‘Daaaaaalí!’ Movie Review: Quentin Dupieux’s Finest Troll Yet

No filmmaker is more unconcerned about the audience than Quentin Dupieux. His previous movie, Yannick, was an hour-long dark comedy that tiptoed around in circles as its titular character (played with pitch-perfect timing by Raphaël Quenard) turns a grating complaint about the play he’s watching into a total nightmare for both the actors and the audience. With his latest absurdist comedy, Daaaaaalí!, Dupieux takes his conceit to the extreme by attempting to paint a portrait of multifaceted surrealist artist Salvador Dali (played by Gilles Lelouche, Édouard Baer, Jonathan Cohen, Pio Marmaï and Didier Flamand) with a highly fragmented structure. 

Daaaaaalí! isn’t actually about Dali

But it doesn’t take long before we realize the film isn’t actually about Dali or about anything really, but one elongated farce where the audience is the butt of the joke as Dupieux tests their patience for 79 tedious minutes inside a cyclical surrealist fantasy that goes nowhere. Literally nowhere. The bulk of the movie is one very long, very far-fetched joke in which a Priest (Éric Naggar) tells Dali about a dream he had that could inspire one of his paintings. Dreams (and dreams within dreams) are, of course, at the heart of Dali’s oeuvre, but none quite like the one Dupieux presents here. 

In fact, he utilizes dreams to see if the audience gauges where he’s going, which is, once again, nowhere. Because the ‘dream’ the Priest has is a dream within a dream, revealing (at some very long point in time) that when he ‘awoke,’ it was also a part of his dream…until thirty or so minutes pass and we find out that, heh, it’s a dream within a dream within a dream. He’s fooled us again, and yet the story itself is incredibly simple: a journalist (played impeccably by Anaïs Demoustier, one of Dupieux’s frequent collaborators) wants to profile Dali, but he refuses because no camera is present in the hotel room. 

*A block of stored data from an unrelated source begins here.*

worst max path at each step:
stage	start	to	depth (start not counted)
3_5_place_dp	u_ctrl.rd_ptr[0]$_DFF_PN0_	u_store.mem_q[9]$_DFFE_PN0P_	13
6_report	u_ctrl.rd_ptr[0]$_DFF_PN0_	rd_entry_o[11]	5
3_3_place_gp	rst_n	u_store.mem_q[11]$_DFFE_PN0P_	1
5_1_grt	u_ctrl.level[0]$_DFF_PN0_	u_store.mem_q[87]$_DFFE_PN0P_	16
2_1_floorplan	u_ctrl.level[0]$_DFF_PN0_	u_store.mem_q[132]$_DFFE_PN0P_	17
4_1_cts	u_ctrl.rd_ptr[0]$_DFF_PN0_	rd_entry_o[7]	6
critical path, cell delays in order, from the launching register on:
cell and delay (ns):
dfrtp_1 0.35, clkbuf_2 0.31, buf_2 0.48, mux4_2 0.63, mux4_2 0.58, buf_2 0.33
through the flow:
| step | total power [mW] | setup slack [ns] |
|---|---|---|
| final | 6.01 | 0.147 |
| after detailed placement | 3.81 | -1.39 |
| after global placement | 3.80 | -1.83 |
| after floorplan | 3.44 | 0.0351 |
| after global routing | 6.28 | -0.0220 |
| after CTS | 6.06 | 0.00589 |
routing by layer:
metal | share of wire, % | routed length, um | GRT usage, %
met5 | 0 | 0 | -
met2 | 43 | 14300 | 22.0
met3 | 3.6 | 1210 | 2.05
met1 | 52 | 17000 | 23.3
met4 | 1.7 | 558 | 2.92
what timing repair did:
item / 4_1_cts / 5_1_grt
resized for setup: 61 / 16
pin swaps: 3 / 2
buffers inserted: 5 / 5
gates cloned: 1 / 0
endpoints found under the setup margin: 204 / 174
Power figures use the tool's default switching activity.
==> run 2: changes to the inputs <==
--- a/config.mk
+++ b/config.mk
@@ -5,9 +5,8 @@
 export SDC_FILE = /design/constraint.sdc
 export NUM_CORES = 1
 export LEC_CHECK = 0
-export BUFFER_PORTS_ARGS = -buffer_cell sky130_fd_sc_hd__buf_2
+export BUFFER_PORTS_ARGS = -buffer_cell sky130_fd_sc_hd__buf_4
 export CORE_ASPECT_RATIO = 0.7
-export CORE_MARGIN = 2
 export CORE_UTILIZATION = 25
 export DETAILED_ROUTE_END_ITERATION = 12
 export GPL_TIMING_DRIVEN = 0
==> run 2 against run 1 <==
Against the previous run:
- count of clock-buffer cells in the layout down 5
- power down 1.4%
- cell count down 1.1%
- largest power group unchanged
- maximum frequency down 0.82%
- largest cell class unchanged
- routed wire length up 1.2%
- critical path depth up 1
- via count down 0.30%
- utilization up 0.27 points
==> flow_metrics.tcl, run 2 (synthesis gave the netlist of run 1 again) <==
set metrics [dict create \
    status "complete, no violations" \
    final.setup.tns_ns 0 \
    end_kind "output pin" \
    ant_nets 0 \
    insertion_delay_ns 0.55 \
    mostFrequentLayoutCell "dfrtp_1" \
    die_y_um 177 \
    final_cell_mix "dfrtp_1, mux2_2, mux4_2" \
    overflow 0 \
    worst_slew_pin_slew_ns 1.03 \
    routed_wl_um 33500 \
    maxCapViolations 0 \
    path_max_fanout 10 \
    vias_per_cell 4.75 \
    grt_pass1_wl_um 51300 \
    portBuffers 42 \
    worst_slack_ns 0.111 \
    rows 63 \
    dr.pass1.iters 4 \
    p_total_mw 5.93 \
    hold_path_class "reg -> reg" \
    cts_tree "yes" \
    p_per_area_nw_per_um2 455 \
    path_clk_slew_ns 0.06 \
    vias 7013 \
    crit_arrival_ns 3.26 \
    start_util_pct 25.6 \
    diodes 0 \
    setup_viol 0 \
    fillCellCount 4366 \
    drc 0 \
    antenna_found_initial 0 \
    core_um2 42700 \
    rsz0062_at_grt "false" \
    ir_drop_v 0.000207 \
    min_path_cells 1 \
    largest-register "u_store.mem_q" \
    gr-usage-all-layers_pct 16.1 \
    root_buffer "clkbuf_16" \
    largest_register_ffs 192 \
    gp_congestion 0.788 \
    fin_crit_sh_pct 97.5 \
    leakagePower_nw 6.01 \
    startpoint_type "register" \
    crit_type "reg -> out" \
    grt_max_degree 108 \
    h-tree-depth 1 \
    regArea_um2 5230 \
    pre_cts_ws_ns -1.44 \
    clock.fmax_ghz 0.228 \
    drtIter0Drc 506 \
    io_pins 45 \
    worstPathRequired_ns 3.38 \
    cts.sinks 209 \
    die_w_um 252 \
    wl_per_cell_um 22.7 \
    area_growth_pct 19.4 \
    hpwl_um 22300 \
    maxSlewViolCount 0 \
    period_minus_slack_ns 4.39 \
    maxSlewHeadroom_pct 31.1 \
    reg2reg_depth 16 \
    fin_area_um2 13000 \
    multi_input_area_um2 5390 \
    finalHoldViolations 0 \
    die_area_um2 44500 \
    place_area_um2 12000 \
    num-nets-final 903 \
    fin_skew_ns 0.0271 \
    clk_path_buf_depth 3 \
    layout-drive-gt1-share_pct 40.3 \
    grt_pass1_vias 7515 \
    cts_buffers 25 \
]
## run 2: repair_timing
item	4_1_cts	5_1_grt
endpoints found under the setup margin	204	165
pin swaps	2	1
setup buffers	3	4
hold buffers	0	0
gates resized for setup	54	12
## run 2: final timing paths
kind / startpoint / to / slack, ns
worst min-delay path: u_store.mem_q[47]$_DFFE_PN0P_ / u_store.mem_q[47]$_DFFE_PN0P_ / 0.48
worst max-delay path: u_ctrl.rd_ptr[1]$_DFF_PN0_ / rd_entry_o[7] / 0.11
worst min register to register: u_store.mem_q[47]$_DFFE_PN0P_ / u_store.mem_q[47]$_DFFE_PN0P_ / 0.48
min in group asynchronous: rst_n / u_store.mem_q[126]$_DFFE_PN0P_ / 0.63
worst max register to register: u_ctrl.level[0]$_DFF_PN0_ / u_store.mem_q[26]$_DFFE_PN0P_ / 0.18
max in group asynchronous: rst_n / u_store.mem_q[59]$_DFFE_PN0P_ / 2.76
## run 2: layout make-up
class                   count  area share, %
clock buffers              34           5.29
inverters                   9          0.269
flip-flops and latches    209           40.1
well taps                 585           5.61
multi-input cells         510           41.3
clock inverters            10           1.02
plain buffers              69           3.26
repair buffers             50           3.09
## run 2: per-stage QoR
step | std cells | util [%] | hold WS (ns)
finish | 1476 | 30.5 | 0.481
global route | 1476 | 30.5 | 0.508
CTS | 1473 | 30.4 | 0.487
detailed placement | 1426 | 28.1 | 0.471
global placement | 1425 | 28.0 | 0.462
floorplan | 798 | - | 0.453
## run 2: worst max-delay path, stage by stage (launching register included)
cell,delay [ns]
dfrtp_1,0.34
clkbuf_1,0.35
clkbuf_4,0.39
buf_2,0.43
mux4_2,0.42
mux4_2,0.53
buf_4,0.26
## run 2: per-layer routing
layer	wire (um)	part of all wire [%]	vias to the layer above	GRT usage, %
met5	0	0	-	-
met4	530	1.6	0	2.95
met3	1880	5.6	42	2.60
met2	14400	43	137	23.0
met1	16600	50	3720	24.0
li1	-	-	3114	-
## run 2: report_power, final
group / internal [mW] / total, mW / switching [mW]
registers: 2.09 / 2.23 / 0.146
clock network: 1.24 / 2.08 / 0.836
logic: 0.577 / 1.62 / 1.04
## src/rtl/dgrp_pkg.sv

```systemverilog
package dgrp_pkg;

    typedef enum logic [2:0] {
        UNIT_FIX   = 3'd0,
        UNIT_LDST  = 3'd1,
        UNIT_FLT   = 3'd2,
        UNIT_VALU  = 3'd3,
        UNIT_VPERM = 3'd4,
        UNIT_CR    = 3'd5,
        UNIT_BR    = 3'd6,
        UNIT_SPARE = 3'd7
    } unit_e;

endpackage

```

## src/rtl/dgrp_rules.sv

```systemverilog
// Combinational admission rules: one hit bit per rule, ORed into a hazard.
module dgrp_rules
    import dgrp_pkg::*;
#(
    parameter int NUM_SLOTS   = 5,
    parameter int CR_LIMIT    = 2,
    parameter int CRACK_SLOTS = 2,
    parameter int CNT_W       = 3
) (
    input  logic [2:0]       unit_i,
    input  logic             first_only_i,
    input  logic             single_i,
    input  logic             cracked_i,
    input  logic             pseudo_i,
    input  logic             uses_ctr_i,
    input  logic [CNT_W-1:0] cnt_i,
    input  logic             ctr_set_i,
    output logic             hazard_o
);

    localparam int LAST_SLOT = NUM_SLOTS - 1;
    localparam int CRACK_MAX = NUM_SLOTS - 1 - CRACK_SLOTS;
    localparam int NUM_RULES = 5;

    unit_e                unit;
    logic                 is_cr;
    logic                 is_body;
    logic [NUM_RULES-1:0] hit;

    assign unit    = unit_e'(unit_i);
    assign is_cr   = (unit == UNIT_CR);
    assign is_body = (unit != UNIT_CR) && (unit != UNIT_BR);

    // leader-only instructions need an empty group
    assign hit[0] = (first_only_i || single_i) && (cnt_i != '0);

    // a multi-slot instruction must fit entirely before the branch slot
    generate
        if (CRACK_SLOTS > 1) begin : g_crack
            assign hit[1] = cracked_i && (cnt_i > CNT_W'(CRACK_MAX));
        end else begin : g_no_crack
            assign hit[1] = 1'b0;
        end
    endgenerate

    // last slot reserved for branches
    assign hit[2] = is_body && (cnt_i == CNT_W'(LAST_SLOT));

    // condition-register logic only in the leading slots
    assign hit[3] = is_cr && (cnt_i >= CNT_W'(CR_LIMIT));

    // write-then-branch through the count register in one group
    assign hit[4] = uses_ctr_i && ctr_set_i;

    assign hazard_o = !pseudo_i && (|hit);

endmodule

```

## src/rtl/dgrp_state.sv

```systemverilog
// Group state: slot count, count-register record, start pulse.
module dgrp_state #(
    parameter int CRACK_SLOTS = 2,
    parameter int CNT_W       = 3
) (
    input  logic             clk_i,
    input  logic             rst_ni,
    input  logic             fire_i,
    input  logic             hazard_i,
    input  logic             is_br_i,
    input  logic             single_i,
    input  logic             cracked_i,
    input  logic             sets_ctr_i,
    output logic [CNT_W-1:0] cnt_q,
    output logic             ctr_set_q,
    output logic             start_q
);

    typedef struct packed {
        logic [CNT_W-1:0] cnt;
        logic             ctr_set;
        logic             start;
    } grp_st_t;

    grp_st_t          st_d;
    grp_st_t          st_q;
    logic [CNT_W-1:0] step;
    logic             close;

    assign step  = cracked_i ? CNT_W'(CRACK_SLOTS) : CNT_W'(1);
    assign close = hazard_i || is_br_i || single_i;

    always_comb begin
        st_d       = st_q;
        st_d.start = 1'b0;
        if (fire_i) begin
            if (close) begin
                st_d.cnt     = '0;
                st_d.ctr_set = 1'b0;
                st_d.start   = 1'b1;
            end else begin
                st_d.cnt     = st_q.cnt + step;
                st_d.ctr_set = st_q.ctr_set || sets_ctr_i;
            end
        end
    end

    always_ff @(posedge clk_i) begin
        if (!rst_ni) begin
            st_q <= '0;
        end else begin
            st_q <= st_d;
        end
    end

    assign cnt_q     = st_q.cnt;
    assign ctr_set_q = st_q.ctr_set;
    assign start_q   = st_q.start;

endmodule

```

## src/rtl/dgrp_slot_gate.sv

```systemverilog
module dgrp_slot_gate
    import dgrp_pkg::*;
#(
    parameter int NUM_SLOTS   = 5,
    parameter int CR_LIMIT    = 2,
    parameter int CRACK_SLOTS = 2
) (
    input  logic       clk_i,
    input  logic       rst_ni,
    input  logic       in_valid_i,
    input  logic       in_accept_i,
    input  logic [2:0] unit_i,
    input  logic       first_only_i,
    input  logic       single_i,
    input  logic       cracked_i,
    input  logic       pseudo_i,
    input  logic       sets_ctr_i,
    input  logic       uses_ctr_i,
    output logic       hazard_o,
    output logic       grp_start_o
);

    localparam int CNT_W = (NUM_SLOTS > 1) ? $clog2(NUM_SLOTS) : 1;

    logic [CNT_W-1:0] cnt_q;
    logic             ctr_q;
    logic             start_q;
    logic             hz_raw;
    logic             fire;
    logic             is_br;

    assign is_br = (unit_e'(unit_i) == UNIT_BR);
    assign fire  = in_valid_i && in_accept_i && !pseudo_i;

    dgrp_rules #(
        .NUM_SLOTS  (NUM_SLOTS),
        .CR_LIMIT   (CR_LIMIT),
        .CRACK_SLOTS(CRACK_SLOTS),
        .CNT_W      (CNT_W)
    ) u_rules (
        .unit_i      (unit_i),
        .first_only_i(first_only_i),
        .single_i    (single_i),
        .cracked_i   (cracked_i),
        .pseudo_i    (pseudo_i),
        .uses_ctr_i  (uses_ctr_i),
        .cnt_i       (cnt_q),
        .ctr_set_i   (ctr_q),
        .hazard_o    (hz_raw)
    );

    dgrp_state #(
        .CRACK_SLOTS(CRACK_SLOTS),
        .CNT_W      (CNT_W)
    ) u_state (
        .clk_i     (clk_i),
        .rst_ni    (rst_ni),
        .fire_i    (fire),
        .hazard_i  (hz_raw),
        .is_br_i   (is_br),
        .single_i  (single_i),
        .cracked_i (cracked_i),
        .sets_ctr_i(sets_ctr_i),
        .cnt_q     (cnt_q),
        .ctr_set_q (ctr_q),
        .start_q   (start_q)
    );

    assign hazard_o    = in_valid_i && hz_raw;
    assign grp_start_o = start_q;

endmodule

```

## config.mk

```make
export PLATFORM = sky130hd
export DESIGN_NAME = dgrp_slot_gate
export DESIGN_NICKNAME = d
export VERILOG_FILES = /design/src/rtl/dgrp_pkg.sv /design/src/rtl/dgrp_rules.sv /design/src/rtl/dgrp_state.sv /design/src/rtl/dgrp_slot_gate.sv
export SDC_FILE = /design/constraint.sdc
export NUM_CORES = 1
export LEC_CHECK = 0
export BUFFER_PORTS_ARGS = -buffer_cell sky130_fd_sc_hd__buf_2
export CAP_MARGIN = 20
export CORE_AREA = 2 2 39 41
export DETAILED_ROUTE_END_ITERATION = 10
export DIE_AREA = 0 0 41 43
export RECOVER_POWER = 50
export SLEW_MARGIN = 20
export SYNTH_ARGS = -nofsm -noshare
export SYNTH_HDL_FRONTEND = slang
export SYNTH_SLANG_ARGS = --single-unit
```

## constraint.sdc

```tcl
create_clock -name clk_i -period 2.71 [get_ports clk_i]
set_input_delay 0.542 -clock clk_i [delete_from_list [all_inputs] [get_ports clk_i]]
set_output_delay 0.542 -clock clk_i [all_outputs]
set_load 0.005 [all_outputs]
```

# --- Word-level counts from Yosys, hierarchy flattened ---
# Cells that the tools add are included.
word_totals:
  regBits: 5
  in_bits: 13
  out_inout_bits: 2
  elab_cells: 32
classes:
  n_addsub: 1
  order_cmp: 2
  eq_ne: 5
  muxes: 3
  reduce_logical: 18
ops:
  columns: ["cell", "n"]
  rows:
  - ["logical AND 1 bit", 10]
  - ["== test 3 bit, second input constant", 3]
  - ["inequality test 3 bit, second input constant", 2]
  - ["OR reduction 5 bit", 1]
  - ["logical OR 1 bit", 4]
  - ["2-to-1 mux 4 bit", 1]
  - ["adder 3 bit", 1]
  - [">= comparator 3 x 2 -> 1 bit, second input constant", 1]
  - ["greater-than comparator 3 x 2 -> 1 bit, second input constant", 1]
  - ["nonzero test 3 bit", 1]
  - ["2-to-1 mux 2 bit", 1]
  - ["AND reduction 2 bit", 1]
  - ["logical NOT 1 bit", 1]
  - ["2-to-1 mux 1 bit", 1]

# --- Depth between registers and ports, before layout ---
depth:
  ltp_word: 8
  depth_mapped: 6
  mapped_depth_nobuf: 6

# --- Cells and area by module ---
# A second synthesis with hierarchy kept.
hier_totals:
  cells_unflattened: 38
  hier_area_um2: 327.8
modules_own_cells:
  columns: ["mod", "n_inst", "cells_each", "area_each_um2"]
  rows:
  - ["dgrp_state", 1, 23, 229.0]
  - ["dgrp_rules", 1, 12, 75.1]
  - ["dgrp_slot_gate", 1, 3, 23.8]

# --- Worst setup path before layout ---
# No wires, ideal clock.
synth_path:
  kind: "input port to output port"
  start: "input port unit_i[1]"
  end: "output port hazard_o"
  arrival_time_ps: 1421
  required_ps: 2168
  setup_slack_ps: 747
  path_stages: 4
  n_path_buf: 0
  cell_sequence: "xor2_1 > a2111oi_4 > nor3_1 > nor3b_1"
synth_between:
  elab_chain_cells: 6
synth_rtl:
  columns: ["element", "line", "rtl"]
  rows:
  - ["from (decl)", "dgrp_slot_gate.sv:12", "input logic [2:0] unit_i,"]
  - ["inequality test 3 bit", "dgrp_rules.sv:32", "assign is_body = (unit != UNIT_CR) && (unit != UNIT_BR);"]
  - ["logical AND 1 bit", "dgrp_rules.sv:32", null]
  - ["logical AND 1 bit", "dgrp_rules.sv:47", "assign hit[2] = is_body && (cnt_i == CNT_W'(LAST_SLOT));"]
  - ["OR reduction 5 bit (*)", "dgrp_rules.sv:55", "assign hazard_o = !pseudo_i && (|hit);"]
  - ["logical AND 1 bit (*)", "dgrp_rules.sv:55", null]
  - ["logical AND 1 bit (*)", "dgrp_slot_gate.sv:69", "assign hazard_o = in_valid_i && hz_raw;"]
  - ["to (decl)", "dgrp_slot_gate.sv:19", "output logic hazard_o,"]
# Every way passes the cells marked *; elsewhere a longest branch is shown, timed or not.

# --- Worst setup path in the final report ---
# Ends and elaborated chain as after synthesis.

==> flow_metrics.py <==
metrics = {
    "sta": {
        "slew_headroom_pct": 64.8,
        "tightest_slew_ns": 0.521,
        "setup_viol": 0,
        "fin_crit_ns": 2.17,
        "hold_viol_final": 0,
        "timing.fmax_mhz": 462,
        "finalSetupTns_ns": 0,
        "fin_skew_ns": 0.00569,
        "slew_viol_final": 0,
        "layout_setup_ws_ns": 0.543,
        "post-route-period-util_pct": 79.9,
        "rsz0062_at_grt": "no",
    },
    "outcome": {
        "outcome": "finished, final reports clean",
    },
    "critical_path": {
        "r2r-start": "u_state.cnt_q[0]$_SDFFE_PN0P_",
        "r2r_slack_ns": 1.06,
        "arrival_ns": 1.62,
        "end_kind": "output port",
        "critPathRequiredTime_ns": 2.17,
        "start_kind": "input pin",
        "path_class": "in2out",
        "r2r-end": "u_state.cnt_q[1]$_SDFFE_PN0P_",
        "worstRegToRegCells": 5,
        "cp_max_fo": 3,
    },
    "synth": {
        "synth.ff_latch_count": 5,
        "seq_area_frac_synth_pct": 28.6,
        "synthesis.area_um2": 350,
        "syn_nets": 55,
        "yosysWarnings": 0,
        "synth.distinct_cells": 22,
        "syn_avg_cell_area_um2": 8.76,
        "synthCells": 40,
    },
    "clock_network": {
        "post_cts_buffers": 0,
        "clkSinkCount": 5,
        "post_cts_resized": 0,
        "cts.htree.levels": 1,
        "clock_path_buffers": 2,
        "clk_pin_slew_ns": 0.05,
        "root_buffer": "clkbuf_4",
        "cts_buffers": 3,
        "clk_latency_ns": 0.24,
        "cts_tree": "yes",
        "cts_hold_buffers": 0,
    },
    "routing": {
        "drtIter0Drc": 1,
        "wl_um": 726,
        "met2_length_um": 322,
        "postRouteAntennaNets": 0,
        "top_layer_used": "met3",
        "viasPerCell": 4.65,
        "wl_met1_um": 357,
        "met3WireLength_um": 46,
        "vias": 344,
        "wire_per_inst_um": 9.81,
        "drc_errors": 0,
        "drt_pre_antenna_iters": 2,
    },
    "floorplan": {
        "io_pins": 15,
        "initial_core_util_pct": 25.3,
        "coreArea_um2": 1380,
        "die_w_um": 41,
        "die-area_um2": 1760,
        "die_y_um": 43,
        "row_count": 14,
    },
    "final_layout": {
        "final_nets": 74,
        "regArea_um2": 100,
        "layout_commonest_cell": "buf_2",
        "multi_input_area_um2": 233,
        "drive_gt1_share_pct": 31.0,
        "syn2layout_area_growth_pct": 31.4,
        "fin_util_pct": 33.3,
        "final_cell_mix": "buf_2 (13), nand2_1 (5), dfxtp_1 (5)",
        "n_antenna_cell": 0,
        "nFillCells": 156,
    },
    "min_path": {
        "min_from": "u_state.ctr_set_q$_SDFFE_PN0P_",
        "hold_depth": 2,
        "hp-class": "reg2reg",
        "hold_end": "u_state.ctr_set_q$_SDFFE_PN0P_",
    },
    "pwr": {
        "p_per_area_nw_per_um2": 409,
        "ir_worst_vdd_mv": 0.266,
        "p_leak_uw": 0.000200,
    },
    "grt": {
        "track_usage_pct": 9.86,
        "grt_pass1_wl_um": 1190,
        "grt_pass1_vias": 323,
        "grt_max_degree": 7,
        "grt_antenna_before_repair": 0,
        "grt_overflow": 0,
    },
    "job": {
        "cap_violations": 0,
    },
    "place": {
        "post-place-ws_ns": 0.511,
        "gp_congestion": 0.712,
        "io_buffer_count": 14,
        "dp_hpwl_um": 620,
    },
}
Yosys cell counts:
cell type,count,share of area (%)
o32ai_1,1,2.5
dfxtp_1,5,29
a21boi_1,2,4.3
xor2_1,1,2.5
and4_1,1,2.5
fa_1,1,5.7
nor3b_1,2,4.3
nand3_1,2,2.9
ha_1,1,3.6
a21oi_1,3,4.3
nor4b_2,1,4.3
nand2_1,5,5.4
and3b_1,1,2.5
a31oi_1,1,1.8
a2111oi_4,1,7.9
and2_1,1,1.8
o21ai_1,1,1.4
o21ai_0,2,2.9
nor2_1,2,2.1
inv_1,3,3.2
nand3b_1,2,4.3
nor3_1,1,1.4
layer usage:
metal / global-route usage, % / vias up
li1: - / 182
met1: 12.0 / 153
met2: 15.3 / 9
met3: 3.14 / 0
met4: 4.00 / 0
met5: 0 / -
where the power goes:
part | switching [uW] | internal [uW]
Combinational | 13.8 | 13.5
Sequential | 1.48 | 75.2
Clock | 31.0 | 53.4
Total | 46.3 | 142
cells by family after synthesis:
kind of cell | Yosys count | synth area share [%]
buffers and inverters | 3 | 3.21
AND/OR/NAND/NOR | 18 | 31.4
adder cells (fa/ha/maj) | 2 | 9.29
XOR/XNOR | 1 | 2.50
AO/OA/AOI/OAI | 11 | 25.0
flip-flops | 5 | 28.6
stage by stage:
stage	instance area, um^2	total power, uW	instances	hold WS, ns
2_1_floorplan	350	91.2	40	0.491
3_3_place_gp	440	106	70	0.535
3_5_place_dp	440	106	70	0.527
4_1_cts	468	195	74	0.533
5_1_grt	460	200	74	0.580
6_report	460	188	74	0.516
worst max path at each step:
stage	from	slack, ns	endpoint
after CTS	unit_i[1]	0.51	hazard_o
after global routing	unit_i[1]	0.47	hazard_o
after floorplan	unit_i[1]	0.75	hazard_o
after global placement	unit_i[1]	0.53	hazard_o
final	unit_i[1]	0.54	hazard_o
after detailed placement	unit_i[1]	0.51	hazard_o
registers in the layout (all words and copies together) (netlist names):
name	flops
u_state.ctr_set_q	1
u_state.start_q	1
u_state.cnt_q	3
cell type report:
| type | count | share of cell area (%) |
|---|---|---|
| Clock inverter | 1 | 1.09 |
| Tap cell | 16 | 4.35 |
| Multi-Input combinational cell | 32 | 50.5 |
| Inverter | 3 | 2.45 |
| Sequential cell | 5 | 21.7 |
| Timing Repair Buffer | 14 | 14.9 |
| Clock buffer | 3 | 4.89 |
critical path, cell delays in order:
cell and delay (ns):
buf_2 0.11, xor2_1 0.18, a2111oi_4 0.36, nor3_1 0.12, nor3b_1 0.17, buf_2 0.14
(Power assumes the default switching activity.)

In that particular scene, Dupieux immediately plays with time and space, stretching the hotel corridor to near interminable heights, as he walks, and walks, and walks to reach her, only for him to leave in a nanosecond after realizing no cameras are here. The ruptures in time are evident, and this entire movie should be taken in the third degree because the whole thing is likely a fabric of her imagination, or perhaps Dali’s. It’s never clear, but it’s also part of the fascination with embarking on a Dupieux picture. He never lays out what he wants to say to the audience, but it seems he doesn’t want to say much, either on Dali, on his legacy, or the relationship between media and Dali (if you want a more didactic portrait of the artist, Mary Harron released Daliland last year, which isn’t very good but takes its material seriously). 

He’d rather create this large dream within a dream where multiple actors play the same character, which never feels distracting, jarring, or off-putting. Rather, each player who portrays Dali communicates with one another, and Dupieux’s sharp cuts (he acts as his own editor, as always, as an act of self-censorship…his words, not mine) naturally weave in from one player to the next, as if the same person is playing Dali. Pio Marmaï is as far off as Gilles Lellouche, and even Cohen’s portrayal doesn’t match what everyone else is doing. But does it matter? Dupieux doesn’t think so, and neither will we, as we quickly get enraptured by his dissociation of continuity and constant, neverending jabs at the audience’s expense. 

daaaaaali Still Photo
Daaaaaalí! Still Photo. Image courtesy of Music Box Films and the filmmakers.

It takes guts to tell the audience off for most of the runtime, telling them that this fictionalized story on Salvador Dali won’t amount to much, whether from the point of view of the journalist (and her producer, played by Romain Duris) or from the multiple façades of Salvador Dali. An inexperienced filmmaker doing this would likely frustrate the audience. Still, the ones who know Dupieux’s style are fully on board with the idea of Mr. Oizo flipping them off again, continuously questioning the veracity of what they’re watching or if this is just a giant dream within a dream. 

Daaaaaalí! is at odds with itself

It gets confounding, perhaps too much, but nothing about this movie isn’t inherently sincere. If it means anything, it’s probably a more accurate portrait of Dali than Daliland ever was, without ever taking itself seriously and telling nothing of interest about the man in 79 very long, excruciatingly painful minutes. It’s always at odds with itself, never knowing what it wants to say or what the audience should get out of this weird, incomplete cinematic experience that would instead bug them to the point that they would want to angrily storm out of the cinema, having realized they wasted an hour and nineteen minutes of their life they will never get back.

It doesn’t seem like a lot, but Dupieux will make it look like it’s a whole lot. But since I’m totally on his wavelength and love movies that have very little meaning and constantly tell us to bugger off, I loved it. What does that say about me? If I had a camera and the resources Dupieux has, I’d do the exact same thing and wouldn’t feel remorseful about it, either. 

Daaaaaalí! has screened at a number of film festivals. It is available to watch in a limited number of theaters.